▶ _Data entries_
<file path="src/rtl/simplerv_pkg.sv">
// simplerv_pkg: shared loader state encoding and stream framing constants.
package simplerv_pkg;
    typedef enum logic [2:0] {S_HDR, S_LOAD, S_CHK, S_DONE, S_ERR} load_state_t;
    localparam int HDR_BYTES      = 4;
    localparam int BYTES_PER_WORD = 4;
endpackage

</file>
<file path="src/rtl/imem_loader_word_assembler.sv">
// word_assembler: packs a little-endian byte stream into 32-bit words.
module word_assembler
    import simplerv_pkg::*;
(
    input  logic        clk,
    input  logic        rst,
    input  logic        clr,
    input  logic        take,
    input  logic [7:0]  data,
    output logic        word_valid,
    output logic [31:0] word
);
    logic [1:0]  cnt;
    logic [23:0] lo;
    assign word_valid = take && cnt == 2'(BYTES_PER_WORD - 1);
    // Bytes enter at the top and shift down, so byte 0 ends up in [7:0].
    assign word = {data, lo};
    always_ff @(posedge clk or posedge rst) begin
        if (rst) begin
            cnt <= '0;
            lo  <= '0;
        end else if (clr) begin
            cnt <= '0;
            lo  <= '0;
        end else if (take) begin
            cnt <= cnt + 2'd1;
            lo  <= {data, lo[23:8]};
        end
    end
endmodule

</file>
<file path="src/rtl/imem_loader.sv">
// imem_loader: streams a length-prefixed image into instruction memory, holding the CPU until done.
// Define IMEM_LOADER_CHECKSUM_EN to require a trailing XOR checksum byte.
module imem_loader
    import simplerv_pkg::*;
#(
    parameter int ADDR_WIDTH = 12
) (
    input  logic                  clk,
    input  logic                  rst,
    input  logic                  in_valid,
    input  logic [7:0]            in_data,
    output logic                  in_ready,
    input  logic                  reload,
    output logic                  mem_we,
    output logic [31:0]           mem_addr,
    output logic [31:0]           mem_wdata,
    output logic                  cpu_hold,
    output logic                  done,
    output logic                  err,
    output logic [ADDR_WIDTH:0]   words_loaded
);
    localparam logic [32:0] CAP = 33'd1 << ADDR_WIDTH;
`ifdef IMEM_LOADER_CHECKSUM_EN
    localparam load_state_t S_FIN = S_CHK;
    logic [7:0] csum;
`else
    localparam load_state_t S_FIN = S_DONE;
`endif
    load_state_t         state, state_nxt;
    logic                take, word_valid;
    logic [31:0]         word;
    logic [ADDR_WIDTH:0] n, wl_inc;

    assign in_ready = state inside {S_HDR, S_LOAD, S_CHK};
    assign cpu_hold = state != S_DONE;
    assign done     = state == S_DONE;
    assign err      = state == S_ERR;
    // A byte arriving with reload is dropped.
    assign take     = in_valid && in_ready && !reload;
    assign wl_inc   = words_loaded + 1'b1;

    word_assembler u_asm (
        .clk        (clk),
        .rst        (rst),
        .clr        (reload),
        .take       (take && (state == S_HDR || state == S_LOAD)),
        .data       (in_data),
        .word_valid (word_valid),
        .word       (word)
    );

    always_ff @(posedge clk or posedge rst) begin
        if (rst) state <= S_HDR;
        else     state <= state_nxt;
    end

    always_comb begin
        state_nxt = state;
        if (reload) state_nxt = S_HDR;
        else case (state)
            S_HDR:  if (word_valid) state_nxt = word == 32'd0 ? S_FIN : ({1'b0, word} > CAP ? S_ERR : S_LOAD);
            S_LOAD: if (word_valid && wl_inc == n) state_nxt = S_FIN;
`ifdef IMEM_LOADER_CHECKSUM_EN
            S_CHK:  if (take) state_nxt = in_data == csum ? S_DONE : S_ERR;
`endif
            default: ;
        endcase
    end

    always_ff @(posedge clk or posedge rst) begin
        if (rst) begin
            mem_we       <= 1'b0;
            mem_addr     <= '0;
            mem_wdata    <= '0;
            words_loaded <= '0;
            n            <= '0;
        end else begin
            mem_we <= 1'b0;
            if (reload) begin
                words_loaded <= '0;
                n            <= '0;
            end else if (word_valid && state == S_HDR) begin
                // Oversized counts go to ERR, so truncation here is harmless.
                n <= word[ADDR_WIDTH:0];
            end else if (word_valid && state == S_LOAD) begin
                mem_we       <= 1'b1;
                mem_addr     <= 32'({words_loaded[ADDR_WIDTH-1:0], 2'b00});
                mem_wdata    <= word;
                words_loaded <= wl_inc;
            end
        end
    end

`ifdef IMEM_LOADER_CHECKSUM_EN
    always_ff @(posedge clk or posedge rst) begin
        if (rst)                          csum <= '0;
        else if (reload)                  csum <= '0;
        else if (take && state == S_LOAD) csum <= csum ^ in_data;
    end
`endif
endmodule

</file>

▶ _Work to be completed_
Every line above that includes the string "csum" should be counted, and the answer should be that number only.

▶ _Final answer_
5